The price of US government bonds rose sharply, in expectation of no substantive new state stimulus spending. The dollar strengthened against other currencies for the same reason.
But, in truth, such calculations are something of a sideshow to the main hazard on the horizon: the prospect of a result that might be contested bitterly in the courts, hinging on the validity of posted ballots. And looming behind that is the possibility of a constitutional crisis, if the arbiter is a Supreme Court onto which the president forced his own justice, Amy Coney Barrett, only weeks ago.
It was Trump’s false claim of voting fraud on Twitter that sent US stock price futures down sharply.
It’s often said that money doesn’t care about politics – that market movements reflect profit opportunities rather than moral judgements. True enough most of the time. But that’s because politics in the West has generally provided a stable framework for markets and the participants to make their judgements.
The danger at the moment is that that stable political framework might be put under the gravest strain seen in living memory if we end up with an election outcome that half of the country believes is illegitimate and refuses to accept.
How markets will react to that is anyone’s guess. How do investors “price in” a fractured polity and broken institutions?
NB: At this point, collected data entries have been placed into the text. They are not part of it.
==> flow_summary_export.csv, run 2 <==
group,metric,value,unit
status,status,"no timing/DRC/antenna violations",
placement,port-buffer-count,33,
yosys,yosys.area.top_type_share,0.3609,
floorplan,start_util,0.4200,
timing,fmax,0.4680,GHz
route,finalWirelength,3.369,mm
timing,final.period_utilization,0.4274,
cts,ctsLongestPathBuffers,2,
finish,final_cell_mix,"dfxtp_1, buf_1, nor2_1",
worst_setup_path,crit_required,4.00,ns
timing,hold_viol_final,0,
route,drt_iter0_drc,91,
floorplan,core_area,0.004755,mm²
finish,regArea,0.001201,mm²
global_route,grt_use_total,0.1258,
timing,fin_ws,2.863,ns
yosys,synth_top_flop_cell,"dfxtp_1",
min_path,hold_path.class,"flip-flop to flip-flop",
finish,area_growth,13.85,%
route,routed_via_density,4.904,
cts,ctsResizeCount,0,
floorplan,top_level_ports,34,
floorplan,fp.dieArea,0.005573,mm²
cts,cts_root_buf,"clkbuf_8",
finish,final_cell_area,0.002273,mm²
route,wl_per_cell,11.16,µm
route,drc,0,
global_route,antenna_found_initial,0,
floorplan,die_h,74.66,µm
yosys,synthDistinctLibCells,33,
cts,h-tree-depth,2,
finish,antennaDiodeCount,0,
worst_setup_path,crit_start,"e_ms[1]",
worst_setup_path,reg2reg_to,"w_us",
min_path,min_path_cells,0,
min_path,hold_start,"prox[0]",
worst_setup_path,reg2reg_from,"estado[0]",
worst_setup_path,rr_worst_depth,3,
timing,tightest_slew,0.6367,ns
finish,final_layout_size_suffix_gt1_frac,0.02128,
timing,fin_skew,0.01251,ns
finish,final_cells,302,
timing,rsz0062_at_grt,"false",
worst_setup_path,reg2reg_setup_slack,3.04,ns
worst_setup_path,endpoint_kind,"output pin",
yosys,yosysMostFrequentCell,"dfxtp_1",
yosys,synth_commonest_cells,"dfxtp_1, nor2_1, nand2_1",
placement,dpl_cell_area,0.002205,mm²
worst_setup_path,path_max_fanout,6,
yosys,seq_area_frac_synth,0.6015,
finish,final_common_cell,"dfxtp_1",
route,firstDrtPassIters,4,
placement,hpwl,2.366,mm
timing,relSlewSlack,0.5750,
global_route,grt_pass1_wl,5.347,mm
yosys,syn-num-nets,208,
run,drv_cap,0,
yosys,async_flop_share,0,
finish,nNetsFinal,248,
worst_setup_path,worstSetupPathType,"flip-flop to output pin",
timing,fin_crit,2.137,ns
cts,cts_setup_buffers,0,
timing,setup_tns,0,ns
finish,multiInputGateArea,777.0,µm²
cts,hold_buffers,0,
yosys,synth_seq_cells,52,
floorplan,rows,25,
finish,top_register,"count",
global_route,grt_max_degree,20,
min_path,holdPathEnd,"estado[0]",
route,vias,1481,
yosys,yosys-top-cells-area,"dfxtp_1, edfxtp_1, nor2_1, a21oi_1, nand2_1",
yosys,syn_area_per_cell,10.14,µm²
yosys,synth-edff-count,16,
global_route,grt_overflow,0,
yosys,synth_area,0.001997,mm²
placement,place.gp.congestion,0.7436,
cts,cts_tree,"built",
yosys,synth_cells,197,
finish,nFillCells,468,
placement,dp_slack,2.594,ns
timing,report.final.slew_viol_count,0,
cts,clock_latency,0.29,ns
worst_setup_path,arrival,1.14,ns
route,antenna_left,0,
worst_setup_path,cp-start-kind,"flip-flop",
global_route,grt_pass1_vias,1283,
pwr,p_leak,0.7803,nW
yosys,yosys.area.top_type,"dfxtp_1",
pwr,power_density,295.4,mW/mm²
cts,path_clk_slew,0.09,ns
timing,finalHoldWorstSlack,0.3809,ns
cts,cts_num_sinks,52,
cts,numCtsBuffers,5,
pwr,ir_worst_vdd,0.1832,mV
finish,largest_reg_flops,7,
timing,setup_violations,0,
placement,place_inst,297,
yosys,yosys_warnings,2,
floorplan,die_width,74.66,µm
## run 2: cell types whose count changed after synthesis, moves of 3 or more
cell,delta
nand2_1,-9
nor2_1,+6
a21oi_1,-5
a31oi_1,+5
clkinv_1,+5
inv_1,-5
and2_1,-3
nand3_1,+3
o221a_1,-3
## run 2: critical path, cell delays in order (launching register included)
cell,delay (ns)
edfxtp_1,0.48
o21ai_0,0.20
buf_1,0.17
What follows belongs to an exercise in optimizing a design on an open flow for small area; a production flow would make more cautious choices. At most, simulation tests tie the RTL to the original design; equivalence was not proved. No activity file was given, so power comes from the tool's default toggle rates.

// MouseHandler
module MouseHandler(clk,rst,ps2_c_in,ps2_d_in,ps2_c_oe,ps2_d_oe,ps2_d_out,XMouseVGA,YMouseVGA,Botones);
For scale: ~30 I/O pins, roughly 2800 µm² of cells after synthesis.
==> module MouseHandler, before the edit <==
module MouseHandler(clk,rst,ps2_c_in,ps2_d_in,ps2_c_oe,ps2_d_oe,ps2_d_out,XMouseVGA,YMouseVGA,Botones);
input clk, rst;
input ps2_c_in, ps2_d_in;
output ps2_c_oe, ps2_d_oe, ps2_d_out;
output reg [9:0] XMouseVGA, YMouseVGA;
output reg [2:0] Botones;
reg fb;
reg [2:0] frun;
reg edge_c;
wire fsat = (frun == 3'd0);
wire all1 = fb & fsat;
wire all0 = ~fb & fsat;
wire fall_edge = edge_c & all0;
always @(posedge clk or posedge rst)
	if (rst) begin
		fb <= 1'b0;
		frun <= 3'd0;
		edge_c <= 1'b0;
	end else begin
		fb <= ps2_c_in;
		if (ps2_c_in != fb)
			frun <= 3'b001;
		else
			frun <= {frun[1:0], (~frun[2] & frun[1]) | (frun[2] & ~frun[1] & frun[0])};
		edge_c <= all1 | (edge_c & ~all0);
	end
reg go, s1, s2, s3;
wire tx_idle = ~(s1 | s2 | s3);
assign ps2_c_oe = s1;
assign ps2_d_oe = s2;
reg [3:0] cuenta;
wire trama = (cuenta == 4'd10);
localparam [15:0] LFSR_A = 16'h5d4b;
localparam [15:0] LFSR_B = 16'h5e0f;
localparam [15:0] LFSR_T = 16'hfbd0;
reg [15:0] tmr;
wire hit = (tmr == LFSR_T);
wire done = go & tx_idle;
wire tmr_load = ~go | (s2 & fall_edge & trama);
wire tmr_step = s1 | s3 | (s2 & fall_edge);
wire lfsr_fb = tmr[0] ^ tmr[3] ^ tmr[4] ^ tmr[5];
wire shift_x, shift_y;
wire [15:0] tmr_next = tmr_load ? (go ? LFSR_B : LFSR_A) :
	{done ? ps2_d_in : lfsr_fb, tmr[15:9], done ? ps2_d_in : tmr[8], tmr[7:1]};
always @(posedge clk) begin
	if (tmr_load | tmr_step | shift_x)
		tmr[7:0] <= tmr_next[7:0];
	if (tmr_load | tmr_step | shift_y)
		tmr[15:8] <= tmr_next[15:8];
end
assign ps2_d_out = tmr[0];
wire [7:0] dx = tmr[7:0];
wire [7:0] dy = tmr[15:8];
always @(posedge clk or posedge rst)
	if (rst) begin
		go <= 1'b0;
		s1 <= 1'b0;
		s2 <= 1'b0;
		s3 <= 1'b0;
	end else begin
		go <= 1'b1;
		s1 <= ~go | (s1 & ~hit);
		s2 <= (s1 & hit) | (s2 & ~(fall_edge & trama));
		s3 <= (s2 & fall_edge & trama) | (s3 & ~hit);
	end
localparam R0 = 3'd0, R1 = 3'd1, R2 = 3'd2, R3 = 3'd3, R4 = 3'd4;
reg [2:0] rxs;
wire rx_start = ~ps2_d_in & ps2_c_in & tx_idle;
wire clr_bits = (rxs == R0) & tx_idle;
wire shift = (rxs == R2) & ~trama;
wire rx_done = (rxs == R4);
always @(posedge clk or posedge rst)
	if (rst)
		rxs <= R0;
	else
		case (rxs)
			R0: rxs <= rx_start ? R1 : R0;
			R1: rxs <= fall_edge ? R2 : R1;
			R2: rxs <= R3;
			R3: rxs <= trama ? R4 : R1;
			default: rxs <= R0;
		endcase
always @(posedge clk)
	if (clr_bits)
		cuenta <= 4'd0;
	else
		cuenta <= cuenta ^ {&{cuenta[2:0], fall_edge}, &{cuenta[1:0], fall_edge}, cuenta[0] & fall_edge, fall_edge};
reg [1:0] nbyte;
wire listo = nbyte[1] & ~nbyte[0];
wire slot0 = ~nbyte[1] & ~nbyte[0];
wire slot1 = ~nbyte[1] & nbyte[0];
wire slot2 = nbyte[1] & nbyte[0];
always @(posedge clk or posedge rst)
	if (rst)
		nbyte <= 2'b00;
	else begin
		nbyte[0] <= rx_done ? ~nbyte[1] : nbyte[0];
		nbyte[1] <= nbyte[0] & (rx_done | nbyte[1]);
	end
reg [5:0] st;    
assign shift_x = done & shift & slot1;
assign shift_y = done & shift & slot2;
always @(posedge clk) begin
	if (shift & slot0 & ~cuenta[3])
		st <= {ps2_d_in, st[5:1]};
end
wire [9:0] nx = ~XMouseVGA;
wire [9:0] ny = ~YMouseVGA;
wire [9:0] gdx = {10{listo}} & {{2{st[4]}}, dx};
wire [9:0] gdy = {10{listo}} & {{2{st[5]}}, dy};
reg [9:0] xn, yn;
reg cx, cy;
integer i;
always @* begin
	cx = 1'b0; cy = 1'b0;
	for (i = 0; i < 10; i = i + 1) begin
		xn[i] = nx[i] ^ gdx[i] ^ cx;
		cx = (nx[i] & gdx[i]) | (nx[i] & cx) | (gdx[i] & cx);
		yn[i] = ny[i] ^ gdy[i] ^ cy;
		cy = (ny[i] & gdy[i]) | (ny[i] & cy) | (gdy[i] & cy);
	end
end
always @(posedge clk or posedge rst)
	if (rst) begin
		XMouseVGA <= 10'b0;
		YMouseVGA <= 10'b0;
	end else begin
		XMouseVGA <= ~xn;
		YMouseVGA <= ~yn;
	end
always @(posedge clk or posedge rst)
	if (rst)
		Botones <= 3'b0;
	else if (listo)
		Botones <= st[2:0];
endmodule
export LEC_CHECK = 0
export CAP_MARGIN = 20
export CORE_MARGIN = 2
export CORE_UTILIZATION = 60
export SLEW_MARGIN = 20
create_clock -name core_clock -period 10.0 [get_ports {clk}]
standard.sh (not shown) runs the stock make flow with config.mk's settings and CLKGATE_MAP_FILE= SYNTH_SCRIPT=/design/flow/synth_recipe.tcl, a recipe that flattens the netlist after the stock synthesis.
==> flow/flow/run.sh <==
#!/bin/bash
# The standard layout with these changes:
#  * after the standard synthesis, the combinational logic is re-mapped by
#    ABC for area (flip-flops, adder and tie cells kept as they are), the
#    result is proven equivalent to the standard netlist, and combinational
#    cells are set to their smallest drive strength;
#  * port buffers use the smallest buffer cell (sky130_fd_sc_hd__buf_1);
#  * clock tree built from clkbuf_4 without dummy loads.
set -euo pipefail
export PATH=$PATH:/OpenROAD-flow-scripts/tools/install/yosys/bin
export BUFFER_PORTS_ARGS="-buffer_cell sky130_fd_sc_hd__buf_1"
export CTS_ARGS="-sink_clustering_enable -repair_clock_nets -dont_use_dummy_load -buf_list sky130_fd_sc_hd__clkbuf_4"
R=$PWD/orfs/results/$FLOW_PLATFORM/MouseHandler/base
LIB=$FLOW_HOME/platforms/$FLOW_PLATFORM/lib/sky130_fd_sc_hd__tt_025C_1v80.lib
bash standard.sh $R/1_2_yosys.v > synth_flow.log 2>&1
cp $R/1_2_yosys.v standard_synth.v
bash flow/reabc.sh $R/1_2_yosys.v $LIB > reabc.log 2>&1
python3 flow/downsize.py $R/1_2_yosys.v $LIB > downsize.log 2>&1
bash flow/eqcheck.sh standard_synth.v $R/1_2_yosys.v $LIB > eqcheck.log 2>&1
bash standard.sh finish > standard_flow.log 2>&1
Other scripts of this flow, unchanged in this note and not shown: flow/flow/downsize.py, flow/flow/eqcheck.sh, flow/flow/reabc.sh
The first run produced a clean layout.
Rerun with:
--- a/flow/design.v
+++ b/flow/design.v
@@ -1,11 +1,11 @@
 `timescale 1ns / 1ps
 module MouseHandler(clk,rst,ps2_c_in,ps2_d_in,ps2_c_oe,ps2_d_oe,ps2_d_out,XMouseVGA,YMouseVGA,Botones);
 input clk, rst;
 input ps2_c_in, ps2_d_in;
 output ps2_c_oe, ps2_d_oe, ps2_d_out;
-output reg [9:0] XMouseVGA, YMouseVGA;
+output [9:0] XMouseVGA, YMouseVGA;
 output reg [2:0] Botones;
 reg fb;
 reg [2:0] frun;
 reg edge_c;
 wire fsat = (frun == 3'd0);
@@ -103,12 +103,13 @@
 assign shift_y = done & shift & slot2;
 always @(posedge clk) begin
 	if (shift & slot0 & ~cuenta[3])
 		st <= {ps2_d_in, st[5:1]};
 end
-wire [9:0] nx = ~XMouseVGA;
-wire [9:0] ny = ~YMouseVGA;
+reg [9:0] nx, ny;
+assign XMouseVGA = ~nx;
+assign YMouseVGA = ~ny;
 wire [9:0] gdx = {10{listo}} & {{2{st[4]}}, dx};
 wire [9:0] gdy = {10{listo}} & {{2{st[5]}}, dy};
 reg [9:0] xn, yn;
 reg cx, cy;
 integer i;
@@ -121,15 +122,15 @@
 		cy = (ny[i] & gdy[i]) | (ny[i] & cy) | (gdy[i] & cy);
 	end
 end
 always @(posedge clk or posedge rst)
 	if (rst) begin
-		XMouseVGA <= 10'b0;
-		YMouseVGA <= 10'b0;
+		nx <= 10'h3ff;
+		ny <= 10'h3ff;
 	end else begin
-		XMouseVGA <= ~xn;
-		YMouseVGA <= ~yn;
+		nx <= xn;
+		ny <= yn;
 	end
 always @(posedge clk or posedge rst)
 	if (rst)
 		Botones <= 3'b0;
 	else if (listo)
After rerunning: The changed run finished clean; synthesized cell count falls by about 2.7%; critical path depth came out lower by 1; count of clock-buffer cells in the layout does not change; non-clock buffer count went down by 1; worst setup slack loses 0.28 ns; total power falls by about 4.4%; wire length came out higher by 1.2%; via count fell by about 2.5%; final area is about the same; flip-flop and latch count does not change; hold slack gains 0.046 ns; combinational power drops by about 25%; global-route usage drops by 0.30 points; clock skew fell by 0.0065 ns.
Function not checked in the first run of this note: the RTL went through the layout flow alone.

-- what the ideal ports hide --
The results above use ideal ports. As a check the final layouts listed here were re-extracted and re-timed, cells and wires unchanged.
Step 1: set_driving_cell puts a clkbuf_16 on clk and a buf_2 on each other input, an assumption about the parent block.
Step 2 adds t to the input delays and takes it off the output delays; t is the mean of the earliest and latest rising clock arrival at the registers after step 1. Input paths then give back, and output paths get back, about the clock's delay inside the block.
Three values: ideal, step 1, step 2; two values: the first two.
run	shift t [ns]	slack for setup (ns)	hold WS [ns]
the first run	0.406	5.591 / 5.591 / 5.591	0.418 / 0.418 / 0.418
the second run	0.404	5.310 / 5.310 / 5.310	0.465 / 0.465 / 0.465
After both steps every run listed still meets setup and hold.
It’s easy to forget in all this that the US economy is still in a deep pandemic-induced recession, with output still well below its level earlier this year and 12.5 million Americans without jobs (and whose extraordinary income support from the Federal government had expired).
And the pandemic itself is far from over in the US, with 80,000 new cases being registered a day this week. There are also over 800 deaths a day. Both counts are rising.
This is an economy that needs a coherent plan from political leaders to get the virus under control, to shore up households’ incomes and to stimulate overall activity to prevent long-term damage to America’s productive capacity.
What chance of any of that happening in the wake of this morning’s non-result and the wreckage of American politics that now stands revealed?